A problematização da padronização
Não Nem Nada, montagem da Cia. Empório Sortido, em cartaz no Teatro Poeirinha (Foto: Débora 70)
Não Nem Nada, novo trabalho da Cia. Empório Sortido em cartaz no Teatro Poeirinha, entrelaça retalhos de vidas preestabelecidas. No fragmentado texto de Vinicius Calderoni (que acumula a função de diretor), cada um parece seguir uma espécie de modelo institucionalizado, composto por etapas tradicionais. É como se os personagens pincelados na dramaturgia não se apropriassem de suas existências, no sentido de fazerem suas próprias escolhas, como se não fossem portadores de identidades. Assim, o texto aponta para trilha diversa da de Música para Cortar os Pulsos, montagem realizada a partir de peça de Rafael Gomes (que assinava a encenação e participa de Não Nem Nada como codiretor), e de Gotas D’Água sobre Pedras Escaldantes, de Rainer Werner Fassbinder (espetáculo dirigido por Gomes), ambos centrados em figuras mais personalizadas – no primeiro caso, voltadas para relatos de emoções juvenis e no segundo, para a escravidão amorosa.

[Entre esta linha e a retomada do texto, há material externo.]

--- src/rtl/fifo_reader.sv ---
// fifo_reader: read-side controller for a synchronous FIFO.
// Drains FIFO words when enabled, packs PACK consecutive words LSB-first into
// one wide beat, and presents beats on a registered valid/ready stream.
// A flush pulse emits any partial beat, zero-padded, with m_cnt giving the
// number of valid words.
// Optional feature: define FIFO_READER_STATS_EN to add the rd_count and
// stall_count saturating statistics counters and their output ports.
module fifo_reader #(
  parameter int DATA_WIDTH = 8,
  parameter int PACK       = 4
`ifdef FIFO_READER_STATS_EN
  ,
  parameter int CNT_WIDTH  = 16
`endif
) (
  input  logic                          clk,
  input  logic                          rst,
  input  logic                          en,
  input  logic                          flush,
  input  logic                          fifo_empty,
  input  logic [DATA_WIDTH-1:0]         fifo_data,
  output logic                          fifo_rd_en,
  output logic [DATA_WIDTH*PACK-1:0]    m_data,
  output logic [$clog2(PACK+1)-1:0]     m_cnt,
  output logic                          m_valid,
  input  logic                          m_ready,
  output logic                          busy
`ifdef FIFO_READER_STATS_EN
  ,
  output logic [CNT_WIDTH-1:0]          rd_count,
  output logic [CNT_WIDTH-1:0]          stall_count
`endif
);

  localparam int CW = $clog2(PACK + 1);
  localparam int BW = DATA_WIDTH * PACK;
  localparam logic [CW-1:0] PACK_C = CW'(PACK);

  typedef enum logic [1:0] {
    IDLE  = 2'd0,
    FILL  = 2'd1,
    FLUSH = 2'd2
  } state_t;

  state_t         state;
  state_t         state_nxt;
  logic           pend;        // a read was issued last cycle; fifo_data is valid now
  logic [BW-1:0]  acc_data;    // partial beat, unused slots kept at zero
  logic [CW-1:0]  acc_cnt;     // words held in acc_data (0..PACK)

  logic [BW-1:0]  acc_ins;     // accumulator including this cycle's returning word
  logic [CW-1:0]  cnt_ins;
  logic           out_free;
  logic           flush_emit;
  logic           load;
  logic [CW-1:0]  occ_next;

  // Datapath decisions: merge the landing word, decide whether a beat moves
  // to the output register, and issue a read only when its word has a slot.
  always_comb begin
    // NOTE: every always_comb output gets a default first so no path leaves it
    // unassigned; a missing default infers a latch.
    acc_ins = acc_data;
    for (int k = 0; k < PACK; k++) begin
      if (pend && (acc_cnt == CW'(k))) begin
        acc_ins[k*DATA_WIDTH +: DATA_WIDTH] = fifo_data;
      end
    end
    cnt_ins    = acc_cnt + CW'(pend);
    out_free   = !m_valid || m_ready;
    flush_emit = (state == FLUSH) && !pend && (acc_cnt != '0);
    load       = ((cnt_ins == PACK_C) || flush_emit) && out_free;
    // Words the accumulator will hold after this edge; a read issued now lands
    // next cycle and must find a free slot there.
    occ_next   = load ? '0 : cnt_ins;
    fifo_rd_en = (state == FILL) && en && !fifo_empty && !flush &&
                 (occ_next < PACK_C);
  end

  // Next-state logic; a flush pulse outside FLUSH takes priority.
  always_comb begin
    state_nxt = state;
    unique case (state)
      IDLE: begin
        if (en && !fifo_empty) state_nxt = FILL;
      end
      FILL: begin
        if ((!en || fifo_empty) && !pend) state_nxt = IDLE;
      end
      FLUSH: begin
        // Leave once the in-flight word has landed and any partial beat has
        // been handed to the output register.
        if (!pend && ((acc_cnt == '0) || out_free)) state_nxt = IDLE;
      end
      default: state_nxt = IDLE;
    endcase
    if (flush && (state != FLUSH)) state_nxt = FLUSH;
  end

  // State register.
  always_ff @(posedge clk or negedge rst) begin
    // NOTE: sequential state uses non-blocking assignments so every register
    // samples pre-edge values regardless of block ordering.
    if (!rst) state <= IDLE;
    else      state <= state_nxt;
  end

  // In-flight read tracking; a read pending at reset is simply forgotten.
  always_ff @(posedge clk or negedge rst) begin
    if (!rst) pend <= 1'b0;
    else      pend <= fifo_rd_en;
  end

  // Accumulator and registered output beat.
  always_ff @(posedge clk or negedge rst) begin
    // NOTE: the accumulator is a plain register (not a RAM), so it is reset;
    // this keeps zero-padding of partial beats valid right after reset.
    if (!rst) begin
      acc_data <= '0;
      acc_cnt  <= '0;
      m_data   <= '0;
      m_cnt    <= '0;
      m_valid  <= 1'b0;
    end else if (load) begin
      m_data   <= acc_ins;
      m_cnt    <= cnt_ins;
      m_valid  <= 1'b1;
      acc_data <= '0;
      acc_cnt  <= '0;
    end else begin
      acc_data <= acc_ins;
      acc_cnt  <= cnt_ins;
      if (m_ready) m_valid <= 1'b0;
    end
  end

  assign busy = pend || (acc_cnt != '0) || m_valid;

`ifdef FIFO_READER_STATS_EN
  // Saturating statistics: words captured and output stall cycles.
  always_ff @(posedge clk or negedge rst) begin
    if (!rst) begin
      rd_count    <= '0;
      stall_count <= '0;
    end else begin
      if (pend && (rd_count != '1))                    rd_count    <= rd_count + 1'b1;
      if (m_valid && !m_ready && (stall_count != '1))  stall_count <= stall_count + 1'b1;
    end
  end
`else
  // Statistics disabled: no counters and no statistics ports in this build.
`endif

endmodule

De certo modo, os elementos que integram Não Nem Nada dialogam com o texto ao não incorrerem na padronização. Evidenciam proximidades, mas não semelhanças, tendo em vista a preservação de especificidades. Os atores (Geraldo Rodrigues, Mayara Constantino, Renata Gaspar e Victor Mendes) se multiplicam em vários personagens e trabalham visando a um somatório, a uma força conjunta. O grupo se impõe em detrimento de solos interpretativos, apesar de haver determinadas características particulares nas atuações. A iluminação de Wagner Antônio e Robson Lima individualiza as presenças dos atores, unificando-as, porém, durante a maior parte do tempo. Os figurinos de Valentina Soares insinuam, mas escapam à equivalência, por meio de detalhes que distinguem uma roupa da outra. A cenografia, dos já citados Valentina e Wagner, que consiste numa plataforma com aberturas para alçapões, também realça diferenças (as distintas elevações atrás).
Mais do que simplesmente radiografar temas da contemporaneidade, Não Nem Nada lança possibilidades de leitura que valorizam o resultado, distanciando-o do lugar-comum.